Inside the Betfred Story How Fred and Peter Done Built One of Britain’s Largest Independent Bookmakers
Most of Britain’s big betting names changed hands somewhere along the way. Betfred didn’t. Almost sixty years after two brothers opened a single shop in Salford, the business is still controlled by the same family that started it. That alone makes it an outlier.
How the Betfred Founders Started in 1967
The story begins with a bet. Fred and Peter Done backed England to win the 1966 World Cup, and the proceeds funded their very first betting shop in Salford a year later, in 1967. Fred was 24 at the time. There was no outside money, no chain to plug into, no safety net beyond what they made themselves. The shop traded under the name Done Bookmakers, and that name stuck for the better part of four decades.
What the brothers brought instead of capital was instinct. Their father had run an illegal bookmaking operation, and both had grown up close to the trade. They understood punters. They understood the odds. And they understood that a friendly shop with sharp pricing could pull custom away from bigger, colder competitors.
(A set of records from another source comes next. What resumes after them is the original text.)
==> src/ict_defines.svh <==
// timing constants for the instruction cycle timing sequencer
`ifndef ICT_DEFINES_SVH
`define ICT_DEFINES_SVH
`define ICT_CLK_W 12
`define ICT_CNT_W 10
`define ICT_SYS_CLK_HZ 20000000
`define ICT_BUS_CLKS 4
`define ICT_SHIFT_BASE 10
`define ICT_SHIFT_LONG_BASE 12
`define ICT_SHIFT_RD 2
`define ICT_SHIFT_MEM_CLKS 16
`define ICT_SHIFT_MEM_RD 2
`define ICT_SHIFT_MEM_WR 2
`define ICT_JUMP_CLKS 16
`define ICT_JUMP_RD 4
`define ICT_CALL_CLKS 32
`define ICT_CALL_RD 4
`define ICT_CALL_WR 4
`define ICT_LOAD_ADDR_CLKS 8
`define ICT_LOAD_ADDR_RD 2
`define ICT_PUSH_ADDR_CLKS 24
`define ICT_PUSH_ADDR_RD 2
`define ICT_PUSH_ADDR_WR 4
`define ICT_MULTI_REGISTER_MOVE_M2R_BASE 24
`define ICT_MULTI_REGISTER_MOVE_M2R_RD 6
`define ICT_MULTI_REGISTER_MOVE_R2M_BASE 16
`define ICT_MULTI_REGISTER_MOVE_R2M_RD 4
`define ICT_MULTI_REGISTER_MOVE_WORD_CLKS 8
`define ICT_MULTI_REGISTER_MOVE_LONG_CLKS 16
`define ICT_ARITH_BW_CLKS 4
`define ICT_ARITH_LONG_CLKS 6
`define ICT_ARITH_LONG_REG_CLKS 8
`define ICT_ARITH_MEM_BW_CLKS 8
`define ICT_ARITH_MEM_LONG_CLKS 12
`define ICT_XOR_LONG_CLKS 8
`define ICT_MUL_BASE 38
`define ICT_MUL_MAX 70
`define ICT_SIGNED_DIVIDE_CLKS 158
`define ICT_UNSIGNED_DIVIDE_CLKS 140
`define ICT_INT_CLKS 44
`define ICT_INT_RD 5
`define ICT_INT_WR 3
`define ICT_RESET_CLKS 40
`define ICT_RESET_RD 6
`endif

==> src/ict_pkg.sv <==
// types shared by the instruction cycle timing sequencer
package ict_pkg;
  typedef enum logic [3:0] {
    ICT_OP_SHIFT,
    ICT_OP_JUMP,
    ICT_OP_CALL,
    ICT_OP_LOAD_ADDR,
    ICT_OP_PUSH_ADDR,
    ICT_OP_MOVE_MULTI,
    ICT_OP_ARITH,
    ICT_OP_XOR,
    ICT_OP_MULTIPLY,
    ICT_OP_DIVIDE,
    ICT_OP_INTERRUPT
  } ict_op_t;

  typedef enum logic [1:0] {
    ICT_SZ_BYTE,
    ICT_SZ_WORD,
    ICT_SZ_LONG
  } ict_size_t;

  typedef struct packed {
    logic [11:0] clks;
    logic [9:0] rd;
    logic [9:0] wr;
  } ict_cost_t;
endpackage : ict_pkg

==> src/ict_mul_count.sv <==
// variable count for the multiply timing: ones or bit transitions
`timescale 1ns/1ps
module ict_mul_count (
  input wire logic [15:0] operand_i,
  input wire logic signed_i,
  output logic [4:0] count_o
);
  logic [16:0] ext;
  logic [15:0] pat;

  // signed form looks at neighbour pairs of the source with a zero appended below
  always_comb
  begin
    ext = {operand_i, 1'b0};
    pat = signed_i ? (ext[16:1] ^ ext[15:0]) : operand_i;
    count_o = 5'h00;
    for (int i = 0; i < 16; i++)
    begin
      count_o = count_o + {4'h0, pat[i]};
    end
  end
endmodule : ict_mul_count

==> src/ict_timing.sv <==
// instruction cycle timing sequencer: table cost and bus-paced execution
`timescale 1ns/1ps
`include "ict_defines.svh"
// How it works
// [RL1] every entry yields clocks, reads and writes, and flagged entries add the address-calculation triple.
// [RL2] register shifts and rotates of byte or word cost ten plus two per position with two reads.
// [RL3] a memory shift is word only and costs sixteen clocks, two reads, two writes plus address time.
// [RL4] multi-register moves grow by eight or sixteen clocks and two or four bus cycles per register.
// [RL5] the width of an index register never changes the time taken.
// [RL6] two-operand figures include both fetches, the operation, the store and the next fetch.
// [RL7] long add, subtract, and, or into a register take six clocks, or eight from a register or immediate.
// [RL8] exclusive-or into a data register takes four or eight clocks with one read.
// [RL9] signed divide takes 158 clocks, unsigned 140, and best and worst differ by under ten percent.
// [RL10] multiply takes thirty-eight plus two per counted feature, at most seventy, one read.
// [RL11] unsigned multiply counts the one bits of the source.
// [RL12] signed multiply counts the 01 or 10 pairs of the source with a zero appended below.
// [RL13] interrupt entry takes forty-four clocks, five reads and three writes.
// [RL14] reset entry takes forty clocks and six reads once reset and halt are seen released.
// [RL15] each bus cycle takes a fixed four clocks, and wait states stretch the measured total.
// [RL16] the cost is the table entry summed with the address-calculation cost where flagged.
module ict_timing (
  input wire logic sys_clk_i,
  input wire logic nrst_i,
  input wire logic halt_n_i,
  input wire logic req_valid_i,
  output logic req_ready_o,
  input wire ict_pkg::ict_op_t op_i,
  input wire ict_pkg::ict_size_t size_i,
  input wire logic mem_dst_i,
  input wire logic src_reg_i,
  input wire logic signed_i,
  input wire logic [5:0] count_i,
  input wire logic [15:0] operand_i,
  input wire logic [5:0] ea_clks_i,
  input wire logic [2:0] ea_reads_i,
  input wire logic [2:0] ea_writes_i,
  output logic bus_req_o,
  output logic bus_write_o,
  input wire logic bus_ready_i,
  output logic done_o,
  output logic reset_done_o,
  output logic [11:0] clocks_o,
  output logic [9:0] reads_o,
  output logic [9:0] writes_o
);
  typedef enum {ST_RESET_WAIT, ST_IDLE, ST_RUN, ST_BUS, ST_DONE} ict_state_t;

  ict_state_t state_reg, state_next;
  ict_pkg::ict_cost_t cost_reg, cost_next, req_cost;
  logic [11:0] int_left_reg, int_left_next, elapsed_reg, elapsed_next, waits_reg, waits_next;
  logic [9:0] rd_left_reg, rd_left_next, wr_left_reg, wr_left_next;
  logic [1:0] phase_reg, phase_next;
  logic rst_seq_reg, rst_seq_next, done_reg, done_next;
  logic [2:0] halt_sync_reg, halt_sync_next, rdy_sync_reg, rdy_sync_next;
  logic halt_filt_reg, halt_filt_next, rdy_filt_reg, rdy_filt_next;
  logic [4:0] mul_n;

  ict_mul_count u_mul_count (
    .operand_i(operand_i),
    .signed_i(signed_i),
    .count_o(mul_n)
  );

  // table lookup for one request; flagged entries take the address cost
  function automatic ict_pkg::ict_cost_t op_cost(input ict_pkg::ict_op_t op, input ict_pkg::ict_size_t sz,
      input logic mem, input logic src_reg, input logic sgn, input logic [5:0] n, input logic [4:0] mn,
      input logic [5:0] ea_c, input logic [2:0] ea_r, input logic [2:0] ea_w);
    ict_pkg::ict_cost_t c;
    logic plus;
    logic lng;
    logic [11:0] n12;
    logic [9:0] n10;
    c = '0;
    plus = 1'b0;
    lng = (sz == ict_pkg::ICT_SZ_LONG);
    n12 = {6'h00, n};
    n10 = {4'h0, n};
    case (op)
      ict_pkg::ICT_OP_SHIFT:
      begin
        if (mem)
        begin
          c = '{12'(`ICT_SHIFT_MEM_CLKS), 10'(`ICT_SHIFT_MEM_RD), 10'(`ICT_SHIFT_MEM_WR)}; // [RL3]
          plus = 1'b1;
        end
        else
        begin
          c.clks = 12'(lng ? `ICT_SHIFT_LONG_BASE : `ICT_SHIFT_BASE) + (n12 << 1); // [RL2]
          c.rd = 10'(`ICT_SHIFT_RD);
        end
      end
      ict_pkg::ICT_OP_JUMP: c = '{12'(`ICT_JUMP_CLKS), 10'(`ICT_JUMP_RD), 10'h000};
      ict_pkg::ICT_OP_CALL: c = '{12'(`ICT_CALL_CLKS), 10'(`ICT_CALL_RD), 10'(`ICT_CALL_WR)};
      ict_pkg::ICT_OP_LOAD_ADDR: c = '{12'(`ICT_LOAD_ADDR_CLKS), 10'(`ICT_LOAD_ADDR_RD), 10'h000};
      ict_pkg::ICT_OP_PUSH_ADDR: c = '{12'(`ICT_PUSH_ADDR_CLKS), 10'(`ICT_PUSH_ADDR_RD), 10'(`ICT_PUSH_ADDR_WR)};
      ict_pkg::ICT_OP_MOVE_MULTI:
      begin
        // mem set means registers to memory
        c.clks = 12'(mem ? `ICT_MULTI_REGISTER_MOVE_R2M_BASE : `ICT_MULTI_REGISTER_MOVE_M2R_BASE)
               + (n12 << (lng ? 4 : 3)); // [RL4]
        if (mem)
        begin
          c.rd = 10'(`ICT_MULTI_REGISTER_MOVE_R2M_RD);
          c.wr = n10 << (lng ? 2 : 1);
        end
        else
          c.rd = 10'(`ICT_MULTI_REGISTER_MOVE_M2R_RD) + (n10 << (lng ? 2 : 1));
      end
      ict_pkg::ICT_OP_ARITH, ict_pkg::ICT_OP_XOR:
      begin
        // figures already hold operand fetch, store and next fetch [RL6]
        c.rd = 10'h001;
        plus = 1'b1;
        if (mem)
        begin
          c.clks = 12'(lng ? `ICT_ARITH_MEM_LONG_CLKS : `ICT_ARITH_MEM_BW_CLKS);
          c.wr = lng ? 10'h002 : 10'h001;
        end
        else if (op == ict_pkg::ICT_OP_XOR)
        begin
          c.clks = 12'(lng ? `ICT_XOR_LONG_CLKS : `ICT_ARITH_BW_CLKS); // [RL8]
          plus = 1'b0;
        end
        else if (lng)
          c.clks = 12'(src_reg ? `ICT_ARITH_LONG_REG_CLKS : `ICT_ARITH_LONG_CLKS); // [RL7]
        else
          c.clks = 12'(`ICT_ARITH_BW_CLKS);
      end
      ict_pkg::ICT_OP_MULTIPLY:
      begin
        c.clks = 12'(`ICT_MUL_BASE) + {6'h00, mn, 1'b0}; // [RL10] [RL11] [RL12]
        c.rd = 10'h001;
        plus = 1'b1;
      end
      ict_pkg::ICT_OP_DIVIDE:
      begin
        // fixed worst case, so best and worst are equal [RL9]
        c.clks = 12'(sgn ? `ICT_SIGNED_DIVIDE_CLKS : `ICT_UNSIGNED_DIVIDE_CLKS);
        c.rd = 10'h001;
        plus = 1'b1;
      end
      ict_pkg::ICT_OP_INTERRUPT: c = '{12'(`ICT_INT_CLKS), 10'(`ICT_INT_RD), 10'(`ICT_INT_WR)}; // [RL13]
      default: c = '0;
    endcase
    // address cost has no index-width term at all [RL5]
    if (plus)
    begin
      c.clks = c.clks + {6'h00, ea_c}; // [RL1] [RL16]
      c.rd = c.rd + {7'h00, ea_r};
      c.wr = c.wr + {7'h00, ea_w};
    end
    return c;
  endfunction : op_cost

  // pin inputs pass three flops; a change counts once stages two and three agree
  always_comb
  begin
    halt_sync_next = {halt_sync_reg[1:0], halt_n_i};
    rdy_sync_next = {rdy_sync_reg[1:0], bus_ready_i};
    halt_filt_next = (halt_sync_reg[1] == halt_sync_reg[2]) ? halt_sync_reg[2] : halt_filt_reg;
    rdy_filt_next = (rdy_sync_reg[1] == rdy_sync_reg[2]) ? rdy_sync_reg[2] : rdy_filt_reg;
  end

  always_ff @(posedge sys_clk_i or negedge nrst_i)
  begin
    if (!nrst_i)
    begin
      halt_sync_reg <= 3'h0;
      rdy_sync_reg <= 3'h0;
      halt_filt_reg <= 1'b0;
      rdy_filt_reg <= 1'b0;
    end
    else
    begin
      halt_sync_reg <= halt_sync_next;
      rdy_sync_reg <= rdy_sync_next;
      halt_filt_reg <= halt_filt_next;
      rdy_filt_reg <= rdy_filt_next;
    end
  end

  assign req_cost = op_cost(op_i, size_i, mem_dst_i, src_reg_i, signed_i, count_i, mul_n,
                            ea_clks_i, ea_reads_i, ea_writes_i);
  assign req_ready_o = (state_reg == ST_IDLE);
  assign bus_req_o = (state_reg == ST_BUS);
  assign bus_write_o = (state_reg == ST_BUS) && (rd_left_reg == 10'h000);
  assign done_o = done_reg;
  assign reset_done_o = done_reg && rst_seq_reg;
  assign clocks_o = elapsed_reg;
  assign reads_o = cost_reg.rd;
  assign writes_o = cost_reg.wr;

  // sequencer: internal clocks first, then reads, then writes
  always_comb
  begin
    ict_pkg::ict_cost_t ld;
    logic load;
    logic [11:0] bus_clks;
    ld = req_cost;
    load = 1'b0;
    bus_clks = 12'h000;
    state_next = state_reg;
    cost_next = cost_reg;
    int_left_next = int_left_reg;
    rd_left_next = rd_left_reg;
    wr_left_next = wr_left_reg;
    phase_next = phase_reg;
    elapsed_next = elapsed_reg;
    waits_next = waits_reg;
    rst_seq_next = rst_seq_reg;
    done_next = 1'b0;
    case (state_reg)
      ST_RESET_WAIT:
      begin
        if (halt_filt_reg)
        begin
          ld = '{12'(`ICT_RESET_CLKS), 10'(`ICT_RESET_RD), 10'h000}; // [RL14]
          load = 1'b1;
          rst_seq_next = 1'b1;
        end
      end
      ST_IDLE:
      begin
        if (req_valid_i)
        begin
          load = 1'b1;
          rst_seq_next = 1'b0;
        end
      end
      ST_RUN:
      begin
        elapsed_next = elapsed_reg + 12'h001;
        int_left_next = int_left_reg - 12'h001;
        if (int_left_reg == 12'h001)
          state_next = ((rd_left_reg | wr_left_reg) != 10'h000) ? ST_BUS : ST_DONE;
      end
      ST_BUS:
      begin
        // fixed four clocks per access, extended while the bus is not ready [RL15]
        elapsed_next = elapsed_reg + 12'h001;
        if (phase_reg != 2'(`ICT_BUS_CLKS - 1))
          phase_next = phase_reg + 2'h1;
        else if (!rdy_filt_reg)
          waits_next = waits_reg + 12'h001;
        else
        begin
          phase_next = 2'h0;
          if (rd_left_reg != 10'h000)
            rd_left_next = rd_left_reg - 10'h001;
          else
            wr_left_next = wr_left_reg - 10'h001;
          if ((rd_left_reg + wr_left_reg) == 10'h001)
            state_next = ST_DONE;
        end
      end
      ST_DONE:
      begin
        state_next = ST_IDLE;
      end
      default: state_next = ST_IDLE;
    endcase
    if (load)
    begin
      bus_clks = 12'(`ICT_BUS_CLKS) * {2'h0, ld.rd + ld.wr};
      cost_next = ld;
      int_left_next = ld.clks - bus_clks;
      rd_left_next = ld.rd;
      wr_left_next = ld.wr;
      phase_next = 2'h0;
      elapsed_next = 12'h000;
      waits_next = 12'h000;
      state_next = (ld.clks != bus_clks) ? ST_RUN : ST_BUS;
    end
    if (state_next == ST_DONE)
      done_next = 1'b1;
  end

  always_ff @(posedge sys_clk_i or negedge nrst_i)
  begin
    if (!nrst_i)
    begin
      state_reg <= ST_RESET_WAIT;
      cost_reg <= '0;
      int_left_reg <= 12'h000;
      rd_left_reg <= 10'h000;
      wr_left_reg <= 10'h000;
      phase_reg <= 2'h0;
      elapsed_reg <= 12'h000;
      waits_reg <= 12'h000;
      rst_seq_reg <= 1'b0;
      done_reg <= 1'b0;
    end
    else
    begin
      state_reg <= state_next;
      cost_reg <= cost_next;
      int_left_reg <= int_left_next;
      rd_left_reg <= rd_left_next;
      wr_left_reg <= wr_left_next;
      phase_reg <= phase_next;
      elapsed_reg <= elapsed_next;
      waits_reg <= waits_next;
      rst_seq_reg <= rst_seq_next;
      done_reg <= done_next;
    end
  end

  logic acc;
  assign acc = req_valid_i && req_ready_o;

  property p_total;
    @(posedge sys_clk_i) disable iff (!nrst_i) done_o |-> clocks_o == cost_reg.clks + waits_reg;
  endproperty
  a_total: assert property (p_total) else $error("elapsed clocks differ from cost plus waits"); // [RL15]

  property p_shift_reg;
    @(posedge sys_clk_i) disable iff (!nrst_i)
      acc && op_i == ict_pkg::ICT_OP_SHIFT && !mem_dst_i && size_i != ict_pkg::ICT_SZ_LONG
      |=> cost_reg.clks == 12'(10 + 2 * $past(count_i)) && cost_reg.rd == 10'h002 && cost_reg.wr == 10'h000;
  endproperty
  a_shift_reg: assert property (p_shift_reg) else $error("register shift cost wrong"); // [RL2]

  property p_shift_mem;
    @(posedge sys_clk_i) disable iff (!nrst_i) acc && op_i == ict_pkg::ICT_OP_SHIFT && mem_dst_i
      |=> cost_reg.clks == 12'(16 + $past(ea_clks_i)) && cost_reg.wr == 10'(2 + $past(ea_writes_i));
  endproperty
  a_shift_mem: assert property (p_shift_mem) else $error("memory shift cost wrong"); // [RL3]

  property p_multi_register_move;
    @(posedge sys_clk_i) disable iff (!nrst_i)
      acc && op_i == ict_pkg::ICT_OP_MOVE_MULTI && !mem_dst_i && size_i == ict_pkg::ICT_SZ_LONG
      |=> cost_reg.clks == 12'(24 + 16 * $past(count_i)) && cost_reg.rd == 10'(6 + 4 * $past(count_i));
  endproperty
  a_multi_register_move: assert property (p_multi_register_move) else $error("multi-register move cost wrong"); // [RL4]

  property p_arith_long;
    @(posedge sys_clk_i) disable iff (!nrst_i)
      acc && op_i == ict_pkg::ICT_OP_ARITH && !mem_dst_i && size_i == ict_pkg::ICT_SZ_LONG
      |=> cost_reg.clks == 12'(($past(src_reg_i) ? 8 : 6) + $past(ea_clks_i));
  endproperty
  a_arith_long: assert property (p_arith_long) else $error("long arithmetic cost wrong"); // [RL7]

  property p_xor;
    @(posedge sys_clk_i) disable iff (!nrst_i) acc && op_i == ict_pkg::ICT_OP_XOR && !mem_dst_i
      |=> cost_reg.rd == 10'h001 && cost_reg.clks == (($past(size_i) == ict_pkg::ICT_SZ_LONG) ? 12'h008 : 12'h004);
  endproperty
  a_xor: assert property (p_xor) else $error("exclusive-or cost wrong"); // [RL8]

  property p_div;
    @(posedge sys_clk_i) disable iff (!nrst_i) acc && op_i == ict_pkg::ICT_OP_DIVIDE
      |=> cost_reg.clks == 12'(($past(signed_i) ? 158 : 140) + $past(ea_clks_i));
  endproperty
  a_div: assert property (p_div) else $error("divide cost wrong"); // [RL9]

  property p_mul;
    @(posedge sys_clk_i) disable iff (!nrst_i) acc && op_i == ict_pkg::ICT_OP_MULTIPLY
      |=> cost_reg.clks <= 12'(70 + $past(ea_clks_i)) && cost_reg.clks == 12'(38 + 2 * $past(mul_n) + $past(ea_clks_i));
  endproperty
  a_mul: assert property (p_mul) else $error("multiply cost wrong"); // [RL10]

  property p_int;
    @(posedge sys_clk_i) disable iff (!nrst_i) acc && op_i == ict_pkg::ICT_OP_INTERRUPT
      |=> cost_reg.clks == 12'h02c && cost_reg.rd == 10'h005 && cost_reg.wr == 10'h003;
  endproperty
  a_int: assert property (p_int) else $error("interrupt entry cost wrong"); // [RL13]

  property p_reset;
    @(posedge sys_clk_i) disable iff (!nrst_i) reset_done_o |-> reads_o == 10'h006 && clocks_o >= 12'h028;
  endproperty
  a_reset: assert property (p_reset) else $error("reset entry cost wrong"); // [RL14]
endmodule : ict_timing

==> config.mk <==
export PLATFORM = sky130hd
export DESIGN_NAME = ict_timing
export DESIGN_NICKNAME = d
export VERILOG_FILES = /design/src/ict_pkg.sv /design/src/ict_mul_count.sv /design/src/ict_timing.sv
export VERILOG_INCLUDE_DIRS = /design/src /design/src/src
export SDC_FILE = /design/constraint.sdc
export NUM_CORES = 1
export LEC_CHECK = 0
export BUFFER_PORTS_ARGS = -buffer_cell sky130_fd_sc_hd__buf_4
export CAP_MARGIN = 20
export CORE_MARGIN = 5
export CORE_UTILIZATION = 36
export DETAILED_ROUTE_END_ITERATION = 8
export SYNTH_ARGS = -nofsm -noshare
export SYNTH_HDL_FRONTEND = slang
export SYNTH_SLANG_ARGS = --single-unit
export TNS_END_PERCENT = 10
==> constraint.sdc <==
create_clock -name sys_clk_i -period 5 [get_ports sys_clk_i]
set_clock_uncertainty 0.2 [all_clocks]
set_input_delay 0.75 -clock sys_clk_i [delete_from_list [all_inputs] [get_ports sys_clk_i]]
set_output_delay 0.75 -clock sys_clk_i [all_outputs]
set_load 0.01 [all_outputs]
==> results of run 1 <==
-- power by group through the flow --
stage	logic, mW	registers [mW]	clock network, mW
detailed placement	1.28	0.915	0
global placement	1.26	0.915	0
CTS	1.29	0.898	0.757
floorplan	0.807	0.913	0
finish	1.37	0.898	0.738
global route	1.54	0.900	0.792
-- area by class of cell --
| class | instances | area (um^2) | share of cell area, % |
|---|---|---|---|
| inverter | 56 | 210 | 1.93 |
| clock inverter | 7 | 86.3 | 0.792 |
| tap | 319 | 399 | 3.66 |
| clock buffer | 9 | 225 | 2.07 |
| multi-input combinational | 790 | 5730 | 52.5 |
| sequential | 108 | 2700 | 24.8 |
| timing repair buffer | 205 | 1560 | 14.3 |
-- routing by layer --
layer	vias up	routed length, um
met5	-	0
met2	197	12000
met1	3758	10900
met3	39	869
met4	0	637
li1	3857	-
-- through the flow --
stage | util, % | TNS [ps] | setup WS (ps) | power, mW
after floorplan | - | -24930 | -2500 | 1.72
after global placement | 44.9 | -27180 | -2640 | 2.17
after detailed placement | 44.9 | -28470 | -2760 | 2.20
after CTS | 46.3 | -23350 | -2330 | 2.95
after global routing | 46.7 | -25230 | -2600 | 3.23
final | 46.7 | -22210 | -2350 | 3.01
-- Yosys cell counts, drive strengths merged (10+ instances only) --
| cell | instances |
|---|---|
| o31ai | 11 |
| o22ai | 10 |
| nand4 | 27 |
| nor2 | 72 |
| mux2i | 15 |
| nor2b | 13 |
| or3 | 12 |
| and2 | 14 |
| a21o | 13 |
| a211o | 10 |
| nand2b | 16 |
| and3 | 15 |
| fa | 17 |
| a21oi | 45 |
| nand2 | 88 |
| clkbuf | 32 |
| xnor2 | 32 |
| o21ai | 47 |
| inv | 55 |
| dfrtp | 108 |
| ha | 68 |
| nor4 | 20 |
| xor2 | 36 |
| nand3 | 27 |
| nor3 | 28 |
-- worst min-delay path by stage --
stage / start / endpoint / cells past startpoint
after floorplan: halt_sync_reg[0]$_DFF_PN0_ / halt_sync_reg[1]$_DFF_PN0_ / 0
after global placement: halt_sync_reg[0]$_DFF_PN0_ / halt_sync_reg[1]$_DFF_PN0_ / 0
after detailed placement: halt_sync_reg[0]$_DFF_PN0_ / halt_sync_reg[1]$_DFF_PN0_ / 0
after CTS: halt_sync_reg[0]$_DFF_PN0_ / halt_sync_reg[1]$_DFF_PN0_ / 0
after global routing: halt_sync_reg[0]$_DFF_PN0_ / halt_sync_reg[1]$_DFF_PN0_ / 0
final: halt_sync_reg[0]$_DFF_PN0_ / halt_sync_reg[1]$_DFF_PN0_ / 0
-- cell families (layout without fill, tap and decap cells) --
logic type / Yosys count / in the layout / share of synthesized area (%)
compound gates: 216 / 216 / 17.0
xor+xnor: 68 / 68 / 7.03
fa+ha+maj: 87 / 87 / 14.3
buf+inv: 92 / 277 / 4.08
flops: 108 / 108 / 31.9
mux: 21 / 21 / 2.57
other cells: 1 / 30 / 0.0443
simple gates: 368 / 368 / 23.1
-- worst max-delay path, delay by kind of cell --
family                     cells  cell delay [ps]
xor gates and xnor gates       2              270
adders and majority gates     10             3840
buffers and inverters          2              130
AOI/OAI and AO/OA              8             1640
and+or+nand+nor                7              780
-- repair_timing --
item / in CTS / in global routing
pin swaps: 4 / 14
setup endpoints to repair: 12 / 12
gates resized for setup: 4 / 21
setup buffers: 1 / 1
hold buffers: 0 / 0
-- layout by cell type, fill, tap and decap left out, types with 10 or more instances in the layout --
cell      count
conb_1       30
ha_1         65
a211o_1      10
nor2b_1      13
a21o_1       13
or3_1        12
nand2b_1     16
nand3_1      27
nor2_1       72
and3_1       14
o21ai_0      37
nand4_1      27
nor4_1       14
inv_1        53
a21oi_1      44
fa_1         15
mux2i_1      15
nor3_1       27
xnor2_1      29
dfrtp_1     108
buf_4       203
and2_1       14
o31ai_1      11
nand2_1      86
xor2_1       35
Done Bookmakers and Decades of Independent Growth
Expansion came steadily rather than all at once. A second shop opened in 1969. The hundredth followed in 1997. By the time the business hit its 450th premises in 2004, it had become a genuine national presence built largely on the high street.
Fred earned a reputation as an industry showman along the way. He invented the Lucky 15 bet, which became one of the most popular wager types in the country. He was the first bookmaker to pay out early on a result, settling bets on Manchester United to win the league in 1998, only for Arsenal to pip them. The payout cost money. The publicity was priceless.
The Betfred Rebrand and the Move Online
In 2004, Done Bookmakers became Betfred and launched Betfred.com. The timing mattered. Online betting was about to reshape the entire industry, and Betfred moved into it while keeping its retail estate intact rather than abandoning one for the other. That same year, a customer named Ken landed over £1.1 million on a single bet in a Salford shop, becoming the first betting shop millionaire and handing the new brand a story that wrote itself.
Acquisitions followed. Betfred bought the Tote in 2011, and after the Ladbrokes and Coral merger in 2016 it picked up 322 shops, pushing its high street count past 1,650. Growth here was deliberate, financed from the business itself, not from selling control to investors.
Betfred’s Global Expansion Into the US and South Africa
The Done brothers have since pushed well beyond Britain. Betfred holds sports betting licences across 10 US states, including Pennsylvania, Colorado and Ohio, through a Las Vegas based subsidiary built specifically for the American market. In South Africa, the company now runs more than 50 betting halls and has taken a majority shareholding in LottoStar, one of the country’s largest online betting operators.
For anyone running a betting business today, the operational lesson is worth sitting with. Betfred reached new markets without surrendering ownership, which is rare in an industry where international scale usually arrives via private equity or a public listing.

Future Outlook What Comes Next for Betfred
The clearest signal of intent is in technology. Betfred completed a £100 million migration of its online customers onto its own proprietary platform, a move that hands the company full control over its digital product rather than renting it from a third party supplier. That is a long game decision, and it tells you where the focus sits for the next stage.
Expect the US and South African operations to carry more of the growth from here, with retail still treated as core rather than legacy. The bigger question for the wider market is whether a family controlled, independent model can keep pace with consolidated rivals across multiple regulated territories at once. Betfred is betting that it can. On the evidence of the last fifty-eight years, doubting the Done brothers has rarely paid off.